──────── Extracted information ────────

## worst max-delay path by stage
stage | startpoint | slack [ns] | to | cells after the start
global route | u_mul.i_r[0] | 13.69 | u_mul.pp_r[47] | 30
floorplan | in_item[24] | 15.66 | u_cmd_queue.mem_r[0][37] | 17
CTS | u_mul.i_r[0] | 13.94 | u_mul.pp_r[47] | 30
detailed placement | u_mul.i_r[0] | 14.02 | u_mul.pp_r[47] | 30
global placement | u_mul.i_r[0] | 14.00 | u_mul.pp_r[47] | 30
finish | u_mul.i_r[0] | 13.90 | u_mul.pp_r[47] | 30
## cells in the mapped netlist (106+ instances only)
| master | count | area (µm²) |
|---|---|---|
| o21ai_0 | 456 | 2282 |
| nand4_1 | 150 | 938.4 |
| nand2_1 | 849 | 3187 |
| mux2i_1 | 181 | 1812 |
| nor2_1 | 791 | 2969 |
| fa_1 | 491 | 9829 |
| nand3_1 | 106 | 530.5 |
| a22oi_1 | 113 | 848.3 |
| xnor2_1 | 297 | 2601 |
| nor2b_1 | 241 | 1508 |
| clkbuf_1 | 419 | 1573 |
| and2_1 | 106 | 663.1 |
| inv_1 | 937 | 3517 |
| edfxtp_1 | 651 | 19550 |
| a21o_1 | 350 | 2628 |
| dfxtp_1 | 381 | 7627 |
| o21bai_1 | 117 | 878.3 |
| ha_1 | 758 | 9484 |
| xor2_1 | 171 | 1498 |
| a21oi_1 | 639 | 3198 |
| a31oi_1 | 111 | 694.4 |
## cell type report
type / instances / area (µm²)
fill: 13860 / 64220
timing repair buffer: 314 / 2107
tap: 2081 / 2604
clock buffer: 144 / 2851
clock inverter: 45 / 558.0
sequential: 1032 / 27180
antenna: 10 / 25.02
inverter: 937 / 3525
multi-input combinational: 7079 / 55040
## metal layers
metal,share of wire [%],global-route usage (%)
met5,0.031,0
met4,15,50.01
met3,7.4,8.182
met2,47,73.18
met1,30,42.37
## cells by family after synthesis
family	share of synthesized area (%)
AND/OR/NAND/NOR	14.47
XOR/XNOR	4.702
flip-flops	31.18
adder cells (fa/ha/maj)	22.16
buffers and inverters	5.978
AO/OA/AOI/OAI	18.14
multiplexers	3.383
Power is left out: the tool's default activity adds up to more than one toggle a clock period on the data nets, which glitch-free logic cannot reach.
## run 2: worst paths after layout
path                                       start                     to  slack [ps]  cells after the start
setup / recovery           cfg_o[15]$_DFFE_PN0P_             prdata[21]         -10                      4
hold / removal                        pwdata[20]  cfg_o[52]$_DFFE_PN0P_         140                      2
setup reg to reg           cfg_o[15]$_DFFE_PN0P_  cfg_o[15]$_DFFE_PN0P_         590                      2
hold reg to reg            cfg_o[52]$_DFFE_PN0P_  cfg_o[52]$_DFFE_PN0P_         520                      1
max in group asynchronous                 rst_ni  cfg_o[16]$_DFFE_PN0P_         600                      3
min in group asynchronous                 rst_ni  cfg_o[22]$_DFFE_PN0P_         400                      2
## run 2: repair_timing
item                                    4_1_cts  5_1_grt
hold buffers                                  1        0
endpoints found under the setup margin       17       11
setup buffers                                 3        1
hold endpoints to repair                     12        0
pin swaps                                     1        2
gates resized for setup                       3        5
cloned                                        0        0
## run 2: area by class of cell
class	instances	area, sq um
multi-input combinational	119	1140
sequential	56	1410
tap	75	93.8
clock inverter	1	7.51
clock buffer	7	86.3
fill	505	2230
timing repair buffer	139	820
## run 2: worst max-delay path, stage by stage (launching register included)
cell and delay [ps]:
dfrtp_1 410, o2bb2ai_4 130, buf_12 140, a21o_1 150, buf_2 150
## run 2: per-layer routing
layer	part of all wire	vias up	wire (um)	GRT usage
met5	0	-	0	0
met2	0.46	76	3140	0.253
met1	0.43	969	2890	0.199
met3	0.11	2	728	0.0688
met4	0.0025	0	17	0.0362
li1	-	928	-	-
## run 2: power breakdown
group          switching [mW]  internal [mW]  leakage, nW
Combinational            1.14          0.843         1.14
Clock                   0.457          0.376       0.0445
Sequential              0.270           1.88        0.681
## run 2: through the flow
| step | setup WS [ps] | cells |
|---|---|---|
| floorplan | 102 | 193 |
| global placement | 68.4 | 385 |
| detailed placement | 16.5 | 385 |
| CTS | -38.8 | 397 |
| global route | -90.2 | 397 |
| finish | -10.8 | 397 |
===== src/hw/rtl/imu_hold_phase_timer_defines.svh =====
// ----------------------------------------------------------------------------
// imu_hold_phase_timer_defines
// Assertion macros of the hold phase timer, used by ihpt_core.
// ----------------------------------------------------------------------------
`ifndef IMU_HOLD_PHASE_TIMER_DEFINES_SVH
`define IMU_HOLD_PHASE_TIMER_DEFINES_SVH

// Same-cycle implication, disabled during reset.
`define IHPT_ASSERT_IMPL(lbl, ante, cons, msg) \
    lbl: assert property (@(posedge i_clk) disable iff (!i_rst_n) (ante) |-> (cons)) \
        else $error(msg);

// Next-cycle implication, disabled during reset.
`define IHPT_ASSERT_NEXT(lbl, ante, cons, msg) \
    lbl: assert property (@(posedge i_clk) disable iff (!i_rst_n) (ante) |=> (cons)) \
        else $error(msg);

`endif


===== src/hw/rtl/ihpt_pkg.sv =====
// ----------------------------------------------------------------------------
// ihpt_pkg
// Types and constants of the IMU hold phase timer.
// ----------------------------------------------------------------------------
package ihpt_pkg;

    localparam logic [1:0] PH_REST   = 2'd0;
    localparam logic [1:0] PH_MOTION = 2'd1;
    localparam logic [1:0] PH_ANCHOR = 2'd2;

    localparam logic [1:0] RSN_NONE  = 2'd0;
    localparam logic [1:0] RSN_OK    = 2'd1;
    localparam logic [1:0] RSN_STALE = 2'd2;

    localparam logic [15:0] NOT_SET  = 16'hFFFF;
    localparam logic [15:0] SAT_MS   = 16'hFFFE;

    localparam logic [15:0] FILTER_ALPHA_Q16 = 16'd1003;
    localparam logic [14:0] GRAVITY_GATE_DEV = 15'd1024;
    localparam logic [63:0] MIN_GRAV_SQ      = 64'd3355443 * 64'd3355443;
    localparam logic [31:0] RECIP_1000       = 32'd274877907;

    localparam logic [2:0] REG_QUIET_RATE = 3'd0;
    localparam logic [2:0] REG_MOVE_RATE  = 3'd1;
    localparam logic [2:0] REG_QUIET_DEV  = 3'd2;
    localparam logic [2:0] REG_POSTURE    = 3'd3;
    localparam logic [2:0] REG_CONFIRM    = 3'd4;
    localparam logic [2:0] REG_ANCHOR_MAX = 3'd5;
    localparam logic [2:0] REG_LATCH_MAX  = 3'd6;
    localparam logic [2:0] REG_GRAV_REF   = 3'd7;

    typedef struct packed {
        logic [14:0] quiet_rate_limit;
        logic [14:0] move_rate_limit;
        logic [14:0] quiet_dev_limit;
        logic [14:0] posture_cos_limit;
        logic [15:0] quiet_confirm_ms;
        logic [22:0] anchor_max_ms;
        logic [15:0] latch_max_ms;
        logic [14:0] gravity_ref;
    } t_cfg;

    typedef struct packed {
        logic        shot_done;
        logic [1:0]  shot_reason;
        logic [15:0] raise_ms;
        logic [15:0] aim_ms;
        logic [22:0] ms_in_phase;
        logic [1:0]  phase_now;
    } t_result;

endpackage


===== src/hw/rtl/ihpt_regs.sv =====
// ----------------------------------------------------------------------------
// ihpt_regs
// APB configuration registers of the hold phase timer.
// ----------------------------------------------------------------------------
module ihpt_regs (
    input  logic                i_clk,
    input  logic                i_rst_n,
    input  logic                psel,
    input  logic                penable,
    input  logic                pwrite,
    input  logic [4:0]          paddr,
    input  logic [31:0]         pwdata,
    output logic [31:0]         prdata,
    output logic                pready,
    output ihpt_pkg::t_cfg      o_cfg
);

    ihpt_pkg::t_cfg r_cfg;
    logic           wr;
    logic [2:0]     idx;

    assign wr  = psel && penable && pwrite;
    assign idx = paddr[4:2];

    always_ff @(posedge i_clk) begin
        if (!i_rst_n) begin
            r_cfg.quiet_rate_limit  <= 15'd48;
            r_cfg.move_rate_limit   <= 15'd240;
            r_cfg.quiet_dev_limit   <= 15'd256;
            r_cfg.posture_cos_limit <= 15'd22938;
            r_cfg.quiet_confirm_ms  <= 16'd300;
            r_cfg.anchor_max_ms     <= 23'd60000;
            r_cfg.latch_max_ms      <= 16'd500;
            r_cfg.gravity_ref       <= 15'd5023;
        end else if (wr) begin
            case (idx)
                ihpt_pkg::REG_QUIET_RATE: r_cfg.quiet_rate_limit  <= pwdata[14:0];
                ihpt_pkg::REG_MOVE_RATE:  r_cfg.move_rate_limit   <= pwdata[14:0];
                ihpt_pkg::REG_QUIET_DEV:  r_cfg.quiet_dev_limit   <= pwdata[14:0];
                ihpt_pkg::REG_POSTURE:    r_cfg.posture_cos_limit <= pwdata[14:0];
                ihpt_pkg::REG_CONFIRM:    r_cfg.quiet_confirm_ms  <= pwdata[15:0];
                ihpt_pkg::REG_ANCHOR_MAX: r_cfg.anchor_max_ms     <= pwdata[22:0];
                ihpt_pkg::REG_LATCH_MAX:  r_cfg.latch_max_ms      <= pwdata[15:0];
                ihpt_pkg::REG_GRAV_REF:   r_cfg.gravity_ref       <= pwdata[14:0];
                default: ;
            endcase
        end
    end

    always_comb begin
        case (idx)
            ihpt_pkg::REG_QUIET_RATE: prdata = 32'(r_cfg.quiet_rate_limit);
            ihpt_pkg::REG_MOVE_RATE:  prdata = 32'(r_cfg.move_rate_limit);
            ihpt_pkg::REG_QUIET_DEV:  prdata = 32'(r_cfg.quiet_dev_limit);
            ihpt_pkg::REG_POSTURE:    prdata = 32'(r_cfg.posture_cos_limit);
            ihpt_pkg::REG_CONFIRM:    prdata = 32'(r_cfg.quiet_confirm_ms);
            ihpt_pkg::REG_ANCHOR_MAX: prdata = 32'(r_cfg.anchor_max_ms);
            ihpt_pkg::REG_LATCH_MAX:  prdata = 32'(r_cfg.latch_max_ms);
            ihpt_pkg::REG_GRAV_REF:   prdata = 32'(r_cfg.gravity_ref);
            default:                  prdata = 32'd0;
        endcase
    end

    assign pready = 1'b1;
    assign o_cfg  = r_cfg;

endmodule


===== config.mk =====
export PLATFORM = sky130hd
export DESIGN_NAME = ihpt_regs
export DESIGN_NICKNAME = d
export VERILOG_FILES = /design/src/hw/rtl/imu_hold_phase_timer_defines.svh /design/src/hw/rtl/ihpt_pkg.sv /design/src/hw/rtl/ihpt_regs.sv
export SDC_FILE = /design/constraint.sdc
export NUM_CORES = 1
export LEC_CHECK = 0
export BUFFER_PORTS_ARGS = -buffer_cell sky130_fd_sc_hd__clkbuf_2
export CORE_UTILIZATION = 50
export CTS_CLUSTER_SIZE = 10
export DETAILED_ROUTE_END_ITERATION = 8
export PLACE_DENSITY = 0.88
export RECOVER_POWER = 25
export REMOVE_ABC_BUFFERS = 1
export SLEW_MARGIN = 5
export SYNTH_ARGS = -nofsm -noshare
export SYNTH_HDL_FRONTEND = slang
export SYNTH_SLANG_ARGS = --single-unit

===== constraint.sdc =====
create_clock -name i_clk -period 6.95 [get_ports i_clk]
set_input_delay 2.085 -clock i_clk [delete_from_list [all_inputs] [get_ports i_clk]]
set_output_delay 2.085 -clock i_clk [all_outputs]
set_load 0.02 [all_outputs]

==> results_dict.tcl <==
set metrics [dict create \
    start_kind "primary input" \
    ys_ff_latch 130 \
    crit_buf_inv 3 \
    drc 0 \
    leakagePower_nw 3.13 \
    whs_ns 0.467 \
    synthFlopType "dfxtp_1" \
    track_usage_pct 31.1 \
    crit_arrival_ns 3.93 \
    syn_inst 762 \
    relSlewSlack_pct 21.8 \
    grt_pass1_vias 5486 \
    synth.distinct_cells 39 \
    vdd_drop_max_v 0.000130 \
    rows 40 \
    vias 6008 \
    crit_fanout 22 \
    crit_cells 6 \
    ant_nets 0 \
    initial_core_util_pct 51.3 \
    core_area_um2 12000 \
    netlist_area_um2 6130 \
    async_flop_share_pct 0 \
    min_path_type "register to register" \
    grt_max_degree 131 \
    path_common_cell "clkbuf_2" \
    cts_buffers 17 \
    powerDensity_nw_per_um2 253 \
    crit_required_ns 4.87 \
    rsz0062_at_grt "false" \
    wl_mm 19.6 \
    cts.sinks 130 \
    max_freq_mhz 166 \
    cts_tree "built" \
    yosys-top-cells-area "dfxtp_1 42%, nand2_1 16%, a21boi_1 5.9%" \
    reg2reg_slack_ns 6.16 \
    regToRegEndpoint "o_cfg[15]$_SDFFE_PN0P_" \
    status "complete, no violations" \
    final-setup-viol-count 0 \
    drv_slew 0 \
    synth.largest_area_cell "dfxtp_1" \
    insertion_delay_ns 0.43 \
    ios 205 \
    synth.top_cell.area_share_pct 42.4 \
    cp_slowest_stage_delay_ns 0.55 \
    die_x_um 113 \
    post_cts_buffers 0 \
    syn_area_per_cell_um2 8.05 \
    die_y_um 113 \
    post-route-min-period_ns 6.01 \
    yosysMostFrequentCell "nand2_1" \
    crit_type "primary input to primary output" \
    crit_chain "clkbuf_2 > buf_4 > mux4_2 > a21oi_1 > nor2_1 > clkbuf_2" \
    dieArea_um2 12700 \
    cts_resized 0 \
    ys_seq_area_share_pct 42.4 \
    critPathLaunch "paddr[2]" \
    post-route-period-util_pct 86.5 \
    cts_max_level 4 \
    global_route.overflow_total 0 \
    drtPass1Iterations 5 \
    hpwl_mm 12.1 \
    final_area_um2 7500 \
    yosys-top-cells-count "262 x nand2_1, 130 x dfxtp_1, 48 x a21boi_1" \
    routed_via_density 5.66 \
    grt_pass1_wl_mm 29.8 \
    clk_path_buf_depth 2 \
    largest_reg_flops 130 \
    drt_iter0_drc 605 \
    antennaDiodeCount 0 \
    fin_tns_setup_ns 0 \
    root_buffer "clkbuf_16" \
    reg2reg_from "o_cfg[15]$_SDFFE_PN0P_" \
    clock-skew-final_ns 0 \
    syn_to_final_growth_pct 22.2 \
    num-nets-final 944 \
    yosysWarnings 0 \
    maxCapViolations 0 \
    finalHoldViolations 0 \
    clkTransAtPathRegs_ns 0.06 \
    cp_slowest_cell "mux4_2" \
    reg2reg_depth 2 \
    antenna_found_initial 0 \
    place_area_um2 6930 \
    postCtsHoldBufs 0 \
    drive_gt1_share_pct 21.3 \
    crit_end "prdata[11]" \
    worst-slew-pin-transition_ns 1.17 \
    crit_family "buffers and inverters" \
    io_buffers 183 \
    wl_per_cell_um 18.4 \
    gp_congestion 0.784 \
    critPathCaptureType "primary output" \
    synth_edf_count 0 \
]
kinds of logic (layout without fill, tap and decap cells):
group           Yosys count  after routing  synth area share (%)
buf+inv                  97            242                  8.30
simple gates            368            368                  25.1
compound gates          135            135                  18.3
mux                      30             30                  5.81
other cells               2             10                 0.122
flops                   130            130                  42.4
worst reg2reg max path, delay by kind of cell (launching register included):
| kind | cells | cell delay (ns) |
|---|---|---|
| compound gates | 1 | 0.25 |
| flops | 1 | 0.38 |
| simple gates | 1 | 0.06 |
where the power goes:
group          switching [mW]  internal (mW)
registers             0.00591          0.752
logic                   0.102         0.0557
clock network           0.340          0.644
total                   0.448           1.45
layer usage:
layer / part of all wire (%) / track usage [%]
met4: 2.8 / 14.2
met5: 0 / 0
met2: 46 / 48.4
met1: 42 / 40.0
met3: 9.2 / 8.89
metrics by stage:
step / power, mW / setup slack [ns] / std cells / util (%)
global placement: 0.928 / 1.01 / 1030 / 58.0
CTS: 1.91 / 0.981 / 1062 / 63.4
finish: 1.90 / 0.936 / 1062 / 62.7
global route: 1.95 / 0.872 / 1062 / 62.7
floorplan: 0.852 / 1.02 / 686 / -
detailed placement: 0.930 / 0.992 / 1030 / 58.0
worst min path at each step:
stage                                       start                 endpoint  slack, ns  depth (start not counted)
after detailed placement  o_cfg[122]$_SDFFE_PN0P_  o_cfg[122]$_SDFFE_PN0P_       0.46                          2
after floorplan            o_cfg[47]$_SDFFE_PN0P_   o_cfg[47]$_SDFFE_PN0P_       0.54                          2
after global routing      o_cfg[129]$_SDFFE_PN0P_  o_cfg[129]$_SDFFE_PN0P_       0.49                          2
after global placement    o_cfg[125]$_SDFFE_PN0P_  o_cfg[125]$_SDFFE_PN0P_       0.46                          2
after CTS                 o_cfg[122]$_SDFFE_PN0P_  o_cfg[122]$_SDFFE_PN0P_       0.47                          2
final                      o_cfg[39]$_SDFFE_PN0P_   o_cfg[39]$_SDFFE_PN0P_       0.47                          2
cell type report:
type | count | area (um2)
fill | 1039 | 4470
multi-input combinational | 543 | 3060
sequential | 130 | 2600
timing repair buffer | 197 | 948
clock buffer | 18 | 439
clock inverter | 14 | 211
tap | 147 | 184
inverter | 13 | 48.8
cell usage in the layout, fill, tap and decap left out, types with 3 or more instances in the layout:
cell type / instances
a22o_1: 13
bufinv_16: 5
buf_4: 14
a21boi_1: 48
clkbuf_2: 112
conb_1: 10
mux2i_1: 15
a21boi_0: 41
clkbuf_1: 70
clkbuf_16: 17
or2_1: 5
clkinv_2: 4
nand3_1: 40
nand2b_1: 3
nor2_1: 34
inv_1: 13
mux2_2: 9
dfxtp_1: 130
a221oi_2: 10
clkinv_4: 3
or3_1: 3
mux2_4: 4
nor2_2: 5
and2_1: 8
a221oi_1: 16
nand2_1: 262
(Power assumes the default switching activity.)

────────

[Task description]:
Give again, exactly as written, the lines running from the first line of the data above through the line that contains "clock inverter: 45 / 558.0".

[Result of this exercise]:
## worst max-delay path by stage
stage | startpoint | slack [ns] | to | cells after the start
global route | u_mul.i_r[0] | 13.69 | u_mul.pp_r[47] | 30
floorplan | in_item[24] | 15.66 | u_cmd_queue.mem_r[0][37] | 17
CTS | u_mul.i_r[0] | 13.94 | u_mul.pp_r[47] | 30
detailed placement | u_mul.i_r[0] | 14.02 | u_mul.pp_r[47] | 30
global placement | u_mul.i_r[0] | 14.00 | u_mul.pp_r[47] | 30
finish | u_mul.i_r[0] | 13.90 | u_mul.pp_r[47] | 30
## cells in the mapped netlist (106+ instances only)
| master | count | area (µm²) |
|---|---|---|
| o21ai_0 | 456 | 2282 |
| nand4_1 | 150 | 938.4 |
| nand2_1 | 849 | 3187 |
| mux2i_1 | 181 | 1812 |
| nor2_1 | 791 | 2969 |
| fa_1 | 491 | 9829 |
| nand3_1 | 106 | 530.5 |
| a22oi_1 | 113 | 848.3 |
| xnor2_1 | 297 | 2601 |
| nor2b_1 | 241 | 1508 |
| clkbuf_1 | 419 | 1573 |
| and2_1 | 106 | 663.1 |
| inv_1 | 937 | 3517 |
| edfxtp_1 | 651 | 19550 |
| a21o_1 | 350 | 2628 |
| dfxtp_1 | 381 | 7627 |
| o21bai_1 | 117 | 878.3 |
| ha_1 | 758 | 9484 |
| xor2_1 | 171 | 1498 |
| a21oi_1 | 639 | 3198 |
| a31oi_1 | 111 | 694.4 |
## cell type report
type / instances / area (µm²)
fill: 13860 / 64220
timing repair buffer: 314 / 2107
tap: 2081 / 2604
clock buffer: 144 / 2851
clock inverter: 45 / 558.0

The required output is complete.